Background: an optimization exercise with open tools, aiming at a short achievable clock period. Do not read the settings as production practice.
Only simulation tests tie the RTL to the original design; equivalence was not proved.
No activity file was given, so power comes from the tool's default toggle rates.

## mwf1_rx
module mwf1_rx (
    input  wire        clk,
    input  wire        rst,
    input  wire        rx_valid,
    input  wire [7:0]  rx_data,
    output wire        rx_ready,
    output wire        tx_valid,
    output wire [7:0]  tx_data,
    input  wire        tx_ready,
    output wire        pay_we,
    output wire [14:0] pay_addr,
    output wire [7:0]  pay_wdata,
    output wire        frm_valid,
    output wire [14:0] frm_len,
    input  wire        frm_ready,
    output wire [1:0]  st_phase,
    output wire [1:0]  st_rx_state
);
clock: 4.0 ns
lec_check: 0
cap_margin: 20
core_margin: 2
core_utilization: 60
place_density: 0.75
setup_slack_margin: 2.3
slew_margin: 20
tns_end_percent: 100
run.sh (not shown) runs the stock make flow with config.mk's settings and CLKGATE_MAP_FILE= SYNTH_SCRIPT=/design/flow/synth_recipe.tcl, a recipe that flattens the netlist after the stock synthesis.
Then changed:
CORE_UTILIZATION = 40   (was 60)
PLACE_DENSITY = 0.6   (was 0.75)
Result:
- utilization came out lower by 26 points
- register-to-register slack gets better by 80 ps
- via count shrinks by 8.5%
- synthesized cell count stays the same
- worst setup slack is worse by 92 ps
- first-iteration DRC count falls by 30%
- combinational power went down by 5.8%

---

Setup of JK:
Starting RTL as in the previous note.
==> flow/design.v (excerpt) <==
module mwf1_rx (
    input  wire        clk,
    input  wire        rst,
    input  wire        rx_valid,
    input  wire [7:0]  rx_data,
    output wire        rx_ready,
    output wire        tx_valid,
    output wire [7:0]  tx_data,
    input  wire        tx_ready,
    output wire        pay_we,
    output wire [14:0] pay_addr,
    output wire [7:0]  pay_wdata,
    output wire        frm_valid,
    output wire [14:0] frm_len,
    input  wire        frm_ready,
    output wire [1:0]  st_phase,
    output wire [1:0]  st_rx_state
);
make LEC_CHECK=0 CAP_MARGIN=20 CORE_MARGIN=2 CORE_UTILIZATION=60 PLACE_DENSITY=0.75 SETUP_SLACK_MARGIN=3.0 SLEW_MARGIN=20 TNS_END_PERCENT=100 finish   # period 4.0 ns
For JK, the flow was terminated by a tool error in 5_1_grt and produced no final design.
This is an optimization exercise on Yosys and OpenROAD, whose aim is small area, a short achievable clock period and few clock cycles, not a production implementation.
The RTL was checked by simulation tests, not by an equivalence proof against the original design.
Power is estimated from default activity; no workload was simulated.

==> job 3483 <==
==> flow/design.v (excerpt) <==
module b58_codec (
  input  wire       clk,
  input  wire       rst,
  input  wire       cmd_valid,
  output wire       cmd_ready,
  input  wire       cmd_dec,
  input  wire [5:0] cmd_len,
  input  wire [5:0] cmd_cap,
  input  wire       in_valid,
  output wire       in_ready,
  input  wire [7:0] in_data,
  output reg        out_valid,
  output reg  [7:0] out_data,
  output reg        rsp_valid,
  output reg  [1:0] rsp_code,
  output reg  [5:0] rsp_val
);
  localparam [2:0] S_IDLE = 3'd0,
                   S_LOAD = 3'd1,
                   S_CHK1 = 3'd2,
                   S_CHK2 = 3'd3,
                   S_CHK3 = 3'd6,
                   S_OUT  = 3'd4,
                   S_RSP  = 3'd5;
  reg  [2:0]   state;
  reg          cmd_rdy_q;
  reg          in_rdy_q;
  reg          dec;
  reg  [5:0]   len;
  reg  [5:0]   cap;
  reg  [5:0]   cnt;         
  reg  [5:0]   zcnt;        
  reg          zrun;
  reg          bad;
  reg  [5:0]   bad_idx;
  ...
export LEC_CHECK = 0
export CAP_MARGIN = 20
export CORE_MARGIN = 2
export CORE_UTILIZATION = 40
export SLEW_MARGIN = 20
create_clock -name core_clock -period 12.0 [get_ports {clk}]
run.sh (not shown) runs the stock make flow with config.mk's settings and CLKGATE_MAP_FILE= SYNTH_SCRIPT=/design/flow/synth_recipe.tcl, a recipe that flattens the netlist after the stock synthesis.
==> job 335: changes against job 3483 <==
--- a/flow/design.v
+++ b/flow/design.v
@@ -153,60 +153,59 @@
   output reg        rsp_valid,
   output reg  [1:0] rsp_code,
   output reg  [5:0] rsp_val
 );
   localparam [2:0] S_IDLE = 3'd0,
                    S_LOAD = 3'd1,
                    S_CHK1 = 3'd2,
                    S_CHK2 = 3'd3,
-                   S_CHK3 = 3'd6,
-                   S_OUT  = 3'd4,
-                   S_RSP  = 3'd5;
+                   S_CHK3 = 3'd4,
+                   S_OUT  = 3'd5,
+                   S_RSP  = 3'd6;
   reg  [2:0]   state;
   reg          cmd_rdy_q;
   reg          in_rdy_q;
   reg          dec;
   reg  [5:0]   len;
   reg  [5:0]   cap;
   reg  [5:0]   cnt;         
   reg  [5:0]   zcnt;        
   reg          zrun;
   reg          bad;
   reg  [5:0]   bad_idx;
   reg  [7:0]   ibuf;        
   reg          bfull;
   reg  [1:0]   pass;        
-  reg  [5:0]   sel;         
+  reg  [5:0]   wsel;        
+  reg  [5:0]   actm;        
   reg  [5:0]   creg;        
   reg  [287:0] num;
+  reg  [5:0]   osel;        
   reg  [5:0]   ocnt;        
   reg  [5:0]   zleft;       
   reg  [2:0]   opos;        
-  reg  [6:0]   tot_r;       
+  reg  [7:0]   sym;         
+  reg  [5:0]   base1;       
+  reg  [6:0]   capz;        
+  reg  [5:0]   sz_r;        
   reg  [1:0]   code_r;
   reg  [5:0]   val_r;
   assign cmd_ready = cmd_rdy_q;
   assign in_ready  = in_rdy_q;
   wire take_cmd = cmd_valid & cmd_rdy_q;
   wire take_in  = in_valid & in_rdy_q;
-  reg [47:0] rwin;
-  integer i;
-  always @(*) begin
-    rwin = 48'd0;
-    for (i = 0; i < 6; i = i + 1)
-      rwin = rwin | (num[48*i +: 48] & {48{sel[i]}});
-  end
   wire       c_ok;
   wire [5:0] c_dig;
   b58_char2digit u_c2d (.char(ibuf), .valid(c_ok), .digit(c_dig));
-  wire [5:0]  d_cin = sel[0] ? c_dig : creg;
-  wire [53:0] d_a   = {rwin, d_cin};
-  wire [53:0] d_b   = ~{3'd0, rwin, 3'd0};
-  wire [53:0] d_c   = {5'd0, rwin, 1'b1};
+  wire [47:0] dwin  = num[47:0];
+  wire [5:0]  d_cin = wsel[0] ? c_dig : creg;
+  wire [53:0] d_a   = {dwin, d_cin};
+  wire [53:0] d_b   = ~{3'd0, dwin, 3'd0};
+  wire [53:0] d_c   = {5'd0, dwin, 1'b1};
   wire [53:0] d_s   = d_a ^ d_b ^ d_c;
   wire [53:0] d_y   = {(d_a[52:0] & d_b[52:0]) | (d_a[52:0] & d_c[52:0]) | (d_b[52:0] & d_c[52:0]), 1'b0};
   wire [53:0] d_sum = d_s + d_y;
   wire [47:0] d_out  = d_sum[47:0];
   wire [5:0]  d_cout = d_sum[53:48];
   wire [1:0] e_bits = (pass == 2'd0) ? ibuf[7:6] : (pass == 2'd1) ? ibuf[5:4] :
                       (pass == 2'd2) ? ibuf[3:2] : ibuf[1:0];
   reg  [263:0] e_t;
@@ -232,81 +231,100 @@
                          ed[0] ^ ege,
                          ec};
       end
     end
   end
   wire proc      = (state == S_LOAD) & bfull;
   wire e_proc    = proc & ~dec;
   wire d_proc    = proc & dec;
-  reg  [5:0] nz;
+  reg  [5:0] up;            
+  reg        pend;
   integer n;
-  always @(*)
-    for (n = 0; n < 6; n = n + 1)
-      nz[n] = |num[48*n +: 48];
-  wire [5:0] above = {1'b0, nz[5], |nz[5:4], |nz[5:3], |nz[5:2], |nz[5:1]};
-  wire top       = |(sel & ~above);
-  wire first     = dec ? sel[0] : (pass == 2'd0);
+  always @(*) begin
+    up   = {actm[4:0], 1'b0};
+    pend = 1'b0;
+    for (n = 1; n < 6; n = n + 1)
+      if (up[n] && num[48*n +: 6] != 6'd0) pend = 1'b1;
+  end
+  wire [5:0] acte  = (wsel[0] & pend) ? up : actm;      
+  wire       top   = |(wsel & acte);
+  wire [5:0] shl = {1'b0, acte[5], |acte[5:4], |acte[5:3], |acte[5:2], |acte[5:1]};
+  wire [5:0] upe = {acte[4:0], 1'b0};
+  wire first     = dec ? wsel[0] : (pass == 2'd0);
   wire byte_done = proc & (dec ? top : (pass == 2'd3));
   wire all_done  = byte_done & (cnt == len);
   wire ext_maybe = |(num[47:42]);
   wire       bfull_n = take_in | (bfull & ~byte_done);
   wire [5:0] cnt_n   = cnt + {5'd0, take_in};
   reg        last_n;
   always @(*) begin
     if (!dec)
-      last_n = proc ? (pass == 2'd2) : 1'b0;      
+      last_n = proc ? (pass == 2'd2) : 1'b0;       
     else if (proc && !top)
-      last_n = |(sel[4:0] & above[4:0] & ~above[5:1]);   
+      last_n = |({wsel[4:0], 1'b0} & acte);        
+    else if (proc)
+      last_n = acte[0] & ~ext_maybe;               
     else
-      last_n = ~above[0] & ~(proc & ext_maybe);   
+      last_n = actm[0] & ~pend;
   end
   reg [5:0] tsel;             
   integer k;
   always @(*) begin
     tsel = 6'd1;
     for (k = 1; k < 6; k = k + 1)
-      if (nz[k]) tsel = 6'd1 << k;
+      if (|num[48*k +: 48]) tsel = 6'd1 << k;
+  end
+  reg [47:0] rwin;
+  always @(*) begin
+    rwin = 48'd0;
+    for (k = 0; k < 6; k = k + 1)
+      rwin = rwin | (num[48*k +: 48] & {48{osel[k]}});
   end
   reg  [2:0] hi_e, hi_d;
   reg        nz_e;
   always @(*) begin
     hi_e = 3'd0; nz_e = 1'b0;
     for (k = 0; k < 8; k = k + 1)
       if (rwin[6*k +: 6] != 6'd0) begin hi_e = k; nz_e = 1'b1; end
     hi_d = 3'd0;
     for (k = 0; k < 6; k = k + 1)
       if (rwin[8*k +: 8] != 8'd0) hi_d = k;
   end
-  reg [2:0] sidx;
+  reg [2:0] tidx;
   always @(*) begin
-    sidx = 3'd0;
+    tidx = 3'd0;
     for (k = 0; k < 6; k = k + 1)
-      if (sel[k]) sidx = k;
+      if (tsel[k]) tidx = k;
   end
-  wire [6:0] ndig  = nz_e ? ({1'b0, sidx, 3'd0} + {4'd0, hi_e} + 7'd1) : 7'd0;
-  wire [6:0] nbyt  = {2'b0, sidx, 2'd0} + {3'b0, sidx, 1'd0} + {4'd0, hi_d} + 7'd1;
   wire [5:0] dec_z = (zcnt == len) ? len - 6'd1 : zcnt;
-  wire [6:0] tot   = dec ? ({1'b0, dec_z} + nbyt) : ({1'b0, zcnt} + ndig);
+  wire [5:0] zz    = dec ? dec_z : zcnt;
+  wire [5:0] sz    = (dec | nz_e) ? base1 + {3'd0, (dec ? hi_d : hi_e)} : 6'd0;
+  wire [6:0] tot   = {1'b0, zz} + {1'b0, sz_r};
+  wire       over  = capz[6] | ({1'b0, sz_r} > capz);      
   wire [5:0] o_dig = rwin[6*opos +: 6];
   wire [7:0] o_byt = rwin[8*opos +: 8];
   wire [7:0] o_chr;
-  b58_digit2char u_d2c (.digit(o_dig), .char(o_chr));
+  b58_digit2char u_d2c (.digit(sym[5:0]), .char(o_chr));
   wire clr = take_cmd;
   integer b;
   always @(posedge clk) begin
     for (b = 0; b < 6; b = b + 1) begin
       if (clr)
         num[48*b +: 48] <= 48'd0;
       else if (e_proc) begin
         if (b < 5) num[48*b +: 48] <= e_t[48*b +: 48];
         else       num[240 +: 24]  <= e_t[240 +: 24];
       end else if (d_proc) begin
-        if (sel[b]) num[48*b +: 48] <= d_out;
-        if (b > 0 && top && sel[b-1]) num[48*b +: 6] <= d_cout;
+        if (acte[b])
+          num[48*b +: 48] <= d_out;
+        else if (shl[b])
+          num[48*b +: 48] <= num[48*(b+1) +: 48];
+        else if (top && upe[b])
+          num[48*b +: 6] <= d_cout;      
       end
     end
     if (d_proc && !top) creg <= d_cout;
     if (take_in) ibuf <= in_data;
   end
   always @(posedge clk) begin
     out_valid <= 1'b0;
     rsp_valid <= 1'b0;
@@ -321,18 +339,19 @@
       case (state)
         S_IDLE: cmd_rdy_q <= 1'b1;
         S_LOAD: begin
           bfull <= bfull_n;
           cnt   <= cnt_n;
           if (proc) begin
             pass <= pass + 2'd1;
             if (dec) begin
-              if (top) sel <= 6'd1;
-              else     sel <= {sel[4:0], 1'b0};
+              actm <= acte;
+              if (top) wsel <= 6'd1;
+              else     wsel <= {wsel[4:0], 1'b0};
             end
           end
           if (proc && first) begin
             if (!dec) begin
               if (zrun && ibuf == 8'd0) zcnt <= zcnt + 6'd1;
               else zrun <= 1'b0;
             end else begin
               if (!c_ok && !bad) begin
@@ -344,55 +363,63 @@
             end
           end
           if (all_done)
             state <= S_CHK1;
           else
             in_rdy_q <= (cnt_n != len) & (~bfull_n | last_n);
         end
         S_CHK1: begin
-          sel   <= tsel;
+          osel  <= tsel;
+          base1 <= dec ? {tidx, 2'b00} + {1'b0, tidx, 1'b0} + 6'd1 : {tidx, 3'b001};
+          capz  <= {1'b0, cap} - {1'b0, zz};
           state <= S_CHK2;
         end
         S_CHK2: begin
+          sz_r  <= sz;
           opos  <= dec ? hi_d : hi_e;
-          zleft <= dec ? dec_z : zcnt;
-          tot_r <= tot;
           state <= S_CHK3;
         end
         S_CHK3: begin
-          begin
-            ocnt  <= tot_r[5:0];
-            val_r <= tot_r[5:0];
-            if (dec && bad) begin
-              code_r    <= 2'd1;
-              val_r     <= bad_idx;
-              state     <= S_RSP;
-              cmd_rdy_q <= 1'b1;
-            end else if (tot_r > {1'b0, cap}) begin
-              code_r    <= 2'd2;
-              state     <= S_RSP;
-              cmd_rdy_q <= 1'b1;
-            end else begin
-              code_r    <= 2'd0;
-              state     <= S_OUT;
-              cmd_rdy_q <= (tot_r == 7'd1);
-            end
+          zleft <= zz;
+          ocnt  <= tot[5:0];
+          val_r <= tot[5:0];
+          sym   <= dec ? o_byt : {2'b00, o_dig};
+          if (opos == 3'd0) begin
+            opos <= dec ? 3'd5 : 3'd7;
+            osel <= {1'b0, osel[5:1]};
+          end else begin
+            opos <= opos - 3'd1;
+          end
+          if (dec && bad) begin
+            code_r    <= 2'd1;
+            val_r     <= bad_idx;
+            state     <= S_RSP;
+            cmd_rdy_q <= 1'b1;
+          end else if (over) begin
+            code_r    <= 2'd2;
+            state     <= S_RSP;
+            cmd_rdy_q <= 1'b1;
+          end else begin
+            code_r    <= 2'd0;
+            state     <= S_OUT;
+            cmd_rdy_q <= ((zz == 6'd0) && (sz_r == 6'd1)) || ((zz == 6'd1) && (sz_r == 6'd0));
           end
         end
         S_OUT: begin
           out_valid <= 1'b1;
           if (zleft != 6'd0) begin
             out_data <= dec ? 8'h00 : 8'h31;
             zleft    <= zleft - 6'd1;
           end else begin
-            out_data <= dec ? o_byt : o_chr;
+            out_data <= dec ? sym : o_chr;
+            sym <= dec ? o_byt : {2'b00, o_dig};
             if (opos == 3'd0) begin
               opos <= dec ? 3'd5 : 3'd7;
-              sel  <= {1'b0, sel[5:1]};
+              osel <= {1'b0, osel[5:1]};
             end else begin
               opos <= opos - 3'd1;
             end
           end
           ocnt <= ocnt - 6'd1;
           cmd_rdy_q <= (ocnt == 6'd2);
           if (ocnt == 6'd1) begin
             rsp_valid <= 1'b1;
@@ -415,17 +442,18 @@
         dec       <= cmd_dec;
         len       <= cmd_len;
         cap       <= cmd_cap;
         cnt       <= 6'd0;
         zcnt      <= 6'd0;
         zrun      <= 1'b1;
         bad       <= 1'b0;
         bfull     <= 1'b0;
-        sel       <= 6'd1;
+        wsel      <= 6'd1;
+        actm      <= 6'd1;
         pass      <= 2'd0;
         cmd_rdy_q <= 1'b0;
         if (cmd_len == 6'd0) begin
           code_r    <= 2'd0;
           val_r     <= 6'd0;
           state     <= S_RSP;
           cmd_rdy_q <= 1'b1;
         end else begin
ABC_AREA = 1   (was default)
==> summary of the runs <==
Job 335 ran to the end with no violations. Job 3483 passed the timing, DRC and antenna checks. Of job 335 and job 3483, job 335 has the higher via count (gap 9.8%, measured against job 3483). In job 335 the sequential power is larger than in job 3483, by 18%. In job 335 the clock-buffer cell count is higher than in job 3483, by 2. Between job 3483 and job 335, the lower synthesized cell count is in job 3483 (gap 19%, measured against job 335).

EXERCISE DIRECTIONS: Output exactly one stretch of the listing: from the line containing "end else if (d_proc) begin" through the line containing "-321,18 +339,19 @@", both end lines included.

SOLUTION TO THE PROBLEM:
       end else if (d_proc) begin
-        if (sel[b]) num[48*b +: 48] <= d_out;
-        if (b > 0 && top && sel[b-1]) num[48*b +: 6] <= d_cout;
+        if (acte[b])
+          num[48*b +: 48] <= d_out;
+        else if (shl[b])
+          num[48*b +: 48] <= num[48*(b+1) +: 48];
+        else if (top && upe[b])
+          num[48*b +: 6] <= d_cout;      
       end
     end
     if (d_proc && !top) creg <= d_cout;
     if (take_in) ibuf <= in_data;
   end
   always @(posedge clk) begin
     out_valid <= 1'b0;
     rsp_valid <= 1'b0;
@@ -321,18 +339,19 @@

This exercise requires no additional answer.